Men who use their power to harass or intimidate women know how hard it is to expose them
If there’s a woman who hasn’t experienced some form of sexual harassment in her working life, I’m yet to meet her. Women talk about the men who do this in our professions and at our workplaces. We quietly send information into the network of our working sisters in an attempt to restrain and contain the reach of the tentacles of the harassers, the pests, the creepers and the gropers.
“Don’t be alone with him”, “don’t sit next to him”, “don’t give him your mobile number”, “don’t drink at lunch with him”, “do you want me to come with you while you meet with him?”. We know who they are. We spend time and energy strategising around necessary interaction. We make ourselves smaller to avoid them and conduct ourselves in ways to minimise their impact.
So for many women watching the train wreck that is the Weinstein takedown, the modus operandi, if not the specific behaviour, is tediously familiar. So too the allegations here in Australia about TV gardener Don Burke are reflective of the experience of too many women. Even if the allegations against Burke are not on the same scale of seriousness as Weinstein (Burke is not accused of rape), the character behind the alleged behaviour is familiar.
The exploitation of power, and the enormous risk an attempt at exposure presents to the victims of it, are at the heart of the confidence a perpetrator is emboldened by. Those are the key dynamics here that are not fixed overnight by the magnitude of attention paid to the Weinstein and Burke allegations. I am wary of a response to these two specific situations that points to them as evidence that women are now, or should be, more likely or more confident to come forward.
These situations, while recognisable in terms of the alleged behaviour, are not instructive for the woman sitting at work today while her male colleague makes her squirm with unwanted sexual innuendo or contact. Susan answering the phone at a transport company on a six-month contract whose boss comments on her cleavage and “great legs” shouldn’t somehow feel emancipated from her situation because Gwyneth Paltrow said something similar happened to her.
What is common to both the Weinstein and Burke allegations is that there are a number of complainants, which provides safety in numbers and an air of credibility. These women, while absolutely out on a limb, are not out there on that limb by themselves. That’s comforting for complainants and for a public who might have otherwise been sceptical. There is also, importantly, the removal of immediate risk for the complainants now coming forward – both from the behaviour itself and significantly, from immediate financial ruin.
In Weinstein’s case, many of the women who reported abuse are now celebrated Hollywood actors and figures with the financial means to still put food on the table. In Burke’s case, he is not the figure in the industry he once may have been. He’s an old bloke in a cardigan who was once on TV a fair bit.

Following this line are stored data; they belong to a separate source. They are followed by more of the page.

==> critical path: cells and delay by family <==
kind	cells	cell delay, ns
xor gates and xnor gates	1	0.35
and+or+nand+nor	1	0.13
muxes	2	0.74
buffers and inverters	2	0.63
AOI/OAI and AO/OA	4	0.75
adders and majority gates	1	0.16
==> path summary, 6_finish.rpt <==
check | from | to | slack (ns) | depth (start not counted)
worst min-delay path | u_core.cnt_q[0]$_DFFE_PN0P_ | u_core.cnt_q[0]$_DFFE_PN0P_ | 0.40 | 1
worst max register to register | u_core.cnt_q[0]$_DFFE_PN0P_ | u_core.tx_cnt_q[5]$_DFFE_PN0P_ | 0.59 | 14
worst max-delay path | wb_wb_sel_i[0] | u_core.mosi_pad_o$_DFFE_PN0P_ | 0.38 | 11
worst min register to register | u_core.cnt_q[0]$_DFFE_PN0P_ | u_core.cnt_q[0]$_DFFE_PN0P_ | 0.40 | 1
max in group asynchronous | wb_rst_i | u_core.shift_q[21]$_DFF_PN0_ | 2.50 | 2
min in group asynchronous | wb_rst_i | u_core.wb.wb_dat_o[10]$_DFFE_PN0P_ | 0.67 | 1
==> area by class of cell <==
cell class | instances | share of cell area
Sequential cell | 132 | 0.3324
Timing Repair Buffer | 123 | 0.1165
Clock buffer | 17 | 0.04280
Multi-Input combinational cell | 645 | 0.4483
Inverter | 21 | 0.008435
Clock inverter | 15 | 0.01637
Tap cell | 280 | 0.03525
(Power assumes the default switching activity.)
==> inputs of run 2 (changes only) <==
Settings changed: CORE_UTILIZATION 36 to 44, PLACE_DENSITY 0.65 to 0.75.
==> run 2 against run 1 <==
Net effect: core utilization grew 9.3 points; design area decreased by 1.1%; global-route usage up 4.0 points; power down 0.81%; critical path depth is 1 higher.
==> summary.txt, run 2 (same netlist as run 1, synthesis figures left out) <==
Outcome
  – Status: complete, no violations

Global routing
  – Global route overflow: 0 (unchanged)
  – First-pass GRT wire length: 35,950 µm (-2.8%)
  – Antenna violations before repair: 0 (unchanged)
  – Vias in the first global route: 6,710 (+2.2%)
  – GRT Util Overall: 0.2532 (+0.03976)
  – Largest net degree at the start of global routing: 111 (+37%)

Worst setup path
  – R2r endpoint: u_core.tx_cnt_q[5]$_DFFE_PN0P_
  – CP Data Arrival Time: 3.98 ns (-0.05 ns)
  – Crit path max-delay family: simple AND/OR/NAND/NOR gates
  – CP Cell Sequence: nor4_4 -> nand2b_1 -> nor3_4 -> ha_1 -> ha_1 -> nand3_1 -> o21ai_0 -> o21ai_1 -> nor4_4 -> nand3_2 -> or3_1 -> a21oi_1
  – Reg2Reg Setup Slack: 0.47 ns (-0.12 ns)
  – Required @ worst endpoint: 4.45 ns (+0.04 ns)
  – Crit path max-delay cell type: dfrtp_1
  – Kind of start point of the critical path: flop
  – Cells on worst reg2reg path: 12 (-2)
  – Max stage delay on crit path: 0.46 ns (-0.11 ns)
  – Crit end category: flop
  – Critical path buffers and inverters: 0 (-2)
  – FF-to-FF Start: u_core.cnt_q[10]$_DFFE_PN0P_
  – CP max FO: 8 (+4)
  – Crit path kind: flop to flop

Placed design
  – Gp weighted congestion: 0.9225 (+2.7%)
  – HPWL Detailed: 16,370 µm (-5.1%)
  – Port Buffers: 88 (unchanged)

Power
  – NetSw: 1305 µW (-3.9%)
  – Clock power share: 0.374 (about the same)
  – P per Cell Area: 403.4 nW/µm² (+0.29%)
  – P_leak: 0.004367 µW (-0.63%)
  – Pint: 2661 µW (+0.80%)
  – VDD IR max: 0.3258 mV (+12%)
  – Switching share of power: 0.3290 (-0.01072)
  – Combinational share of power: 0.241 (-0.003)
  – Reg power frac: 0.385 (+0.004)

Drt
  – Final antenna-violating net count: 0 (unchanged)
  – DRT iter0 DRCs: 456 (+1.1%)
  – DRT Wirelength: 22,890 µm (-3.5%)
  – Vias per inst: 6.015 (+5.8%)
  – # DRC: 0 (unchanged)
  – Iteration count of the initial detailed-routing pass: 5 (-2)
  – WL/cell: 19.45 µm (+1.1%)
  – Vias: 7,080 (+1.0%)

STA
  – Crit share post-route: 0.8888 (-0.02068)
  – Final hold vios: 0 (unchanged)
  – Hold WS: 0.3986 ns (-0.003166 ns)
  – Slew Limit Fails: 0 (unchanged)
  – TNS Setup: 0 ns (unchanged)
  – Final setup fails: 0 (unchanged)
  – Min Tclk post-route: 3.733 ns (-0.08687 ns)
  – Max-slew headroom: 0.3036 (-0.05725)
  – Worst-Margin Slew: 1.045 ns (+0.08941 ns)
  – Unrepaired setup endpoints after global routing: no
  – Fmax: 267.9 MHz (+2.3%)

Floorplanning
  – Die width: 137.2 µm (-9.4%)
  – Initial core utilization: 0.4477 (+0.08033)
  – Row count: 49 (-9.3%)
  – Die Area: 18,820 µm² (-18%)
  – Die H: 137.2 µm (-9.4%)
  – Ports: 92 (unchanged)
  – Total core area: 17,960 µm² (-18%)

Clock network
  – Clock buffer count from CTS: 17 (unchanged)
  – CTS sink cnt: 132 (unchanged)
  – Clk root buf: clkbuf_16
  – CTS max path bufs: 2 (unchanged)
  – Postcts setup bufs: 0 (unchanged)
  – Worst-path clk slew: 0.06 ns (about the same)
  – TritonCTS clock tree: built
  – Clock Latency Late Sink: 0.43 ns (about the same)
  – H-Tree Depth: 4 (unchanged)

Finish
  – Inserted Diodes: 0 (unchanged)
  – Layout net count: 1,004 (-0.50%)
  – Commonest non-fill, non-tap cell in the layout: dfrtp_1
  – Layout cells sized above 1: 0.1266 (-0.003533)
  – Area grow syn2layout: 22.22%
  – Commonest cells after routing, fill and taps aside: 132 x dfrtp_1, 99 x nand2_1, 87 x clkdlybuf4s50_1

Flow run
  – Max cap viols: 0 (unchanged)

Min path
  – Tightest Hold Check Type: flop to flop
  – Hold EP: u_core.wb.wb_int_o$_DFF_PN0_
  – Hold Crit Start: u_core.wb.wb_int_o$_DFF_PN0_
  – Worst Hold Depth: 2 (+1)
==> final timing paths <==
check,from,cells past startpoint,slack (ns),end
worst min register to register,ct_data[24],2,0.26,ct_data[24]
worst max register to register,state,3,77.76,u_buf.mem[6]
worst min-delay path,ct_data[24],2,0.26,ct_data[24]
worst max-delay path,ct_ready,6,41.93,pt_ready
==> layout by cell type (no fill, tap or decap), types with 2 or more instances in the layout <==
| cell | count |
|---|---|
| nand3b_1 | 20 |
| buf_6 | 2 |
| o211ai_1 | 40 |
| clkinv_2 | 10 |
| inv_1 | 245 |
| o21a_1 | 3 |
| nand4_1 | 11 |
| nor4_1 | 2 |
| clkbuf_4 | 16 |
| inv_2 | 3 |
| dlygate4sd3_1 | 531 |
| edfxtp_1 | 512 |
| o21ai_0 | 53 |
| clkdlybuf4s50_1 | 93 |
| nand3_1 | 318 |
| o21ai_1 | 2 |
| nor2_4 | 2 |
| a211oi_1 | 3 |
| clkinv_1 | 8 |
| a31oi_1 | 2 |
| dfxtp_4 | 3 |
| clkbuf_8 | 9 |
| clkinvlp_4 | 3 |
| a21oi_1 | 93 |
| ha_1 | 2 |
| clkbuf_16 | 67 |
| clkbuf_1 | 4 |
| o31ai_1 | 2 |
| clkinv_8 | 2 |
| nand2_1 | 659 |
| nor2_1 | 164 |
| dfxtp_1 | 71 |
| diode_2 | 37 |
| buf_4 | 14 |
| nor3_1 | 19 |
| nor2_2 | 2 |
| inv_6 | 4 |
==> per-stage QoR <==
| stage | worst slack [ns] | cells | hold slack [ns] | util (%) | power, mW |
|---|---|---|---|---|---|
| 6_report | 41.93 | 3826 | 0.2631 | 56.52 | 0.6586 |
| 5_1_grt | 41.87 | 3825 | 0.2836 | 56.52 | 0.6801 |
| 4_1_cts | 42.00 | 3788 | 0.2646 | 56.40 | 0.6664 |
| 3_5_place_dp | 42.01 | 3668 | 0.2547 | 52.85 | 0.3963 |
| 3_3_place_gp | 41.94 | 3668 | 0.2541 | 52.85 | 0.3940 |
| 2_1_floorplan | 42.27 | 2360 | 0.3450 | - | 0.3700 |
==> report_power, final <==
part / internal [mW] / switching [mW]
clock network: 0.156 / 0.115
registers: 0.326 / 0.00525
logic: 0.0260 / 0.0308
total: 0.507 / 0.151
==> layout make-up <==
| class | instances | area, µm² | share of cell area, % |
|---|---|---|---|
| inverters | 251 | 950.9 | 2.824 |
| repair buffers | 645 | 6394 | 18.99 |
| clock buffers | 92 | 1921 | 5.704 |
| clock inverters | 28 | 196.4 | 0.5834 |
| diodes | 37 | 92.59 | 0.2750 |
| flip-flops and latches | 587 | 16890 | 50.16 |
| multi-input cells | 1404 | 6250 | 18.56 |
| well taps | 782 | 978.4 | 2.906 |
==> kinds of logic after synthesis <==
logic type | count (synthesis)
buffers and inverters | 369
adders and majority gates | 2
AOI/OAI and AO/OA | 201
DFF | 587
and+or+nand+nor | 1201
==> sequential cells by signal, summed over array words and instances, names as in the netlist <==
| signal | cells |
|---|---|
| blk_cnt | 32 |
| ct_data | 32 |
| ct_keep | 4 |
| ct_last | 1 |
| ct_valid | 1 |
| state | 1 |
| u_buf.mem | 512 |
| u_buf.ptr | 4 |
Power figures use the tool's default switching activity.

That immediate risk is a huge factor in what stopped those numerous complainants from speaking out, reporting, or going public when the behaviour actually occurred. There is also the public profile that Weinstein and Burke command which means reporting this behaviour is “news”. I’m fairly confident that if Susan from the transport company makes a report to human resources (if there is a human resources person) and contacts the media about the behaviour of her boss, it won’t make the front pages.
I don’t mean to take away at all from any of the horrendous experiences that the alleged victims of Weinstein and Burke report they had but we must be realistic about the circumstances that exist now that have provided the climate and the ability for these women to take the brave steps they have.
We must be realistic when we tell other working women, women who are not in Hollywood, or who are making an allegation about a man with no public profile, or who don’t speak English as their first language, or who might be working casually, that these situations are a “game changer” for them in dealing with sexual harassment in their own workplace. They aren’t. Susan still has to go in tomorrow to answer the phones because she has bills to pay and is in insecure work.
Sexual harassment is wrong. No woman should ever have to put up with it. But not every woman has the luxury of risking her paycheck by speaking up. We women know the risk because that network of working women tells us so and we’ve seen it happen.
We should be acutely conscious of that risk when we rally women post-Weinstein with our feminist–you-go-girl pom poms to “speak up” – because without fixing the systems that prop up perpetrator behaviour, everyday working women may end up out on that limb by themselves with unemployment, unpaid bills, and no one interested in their story for their brave efforts.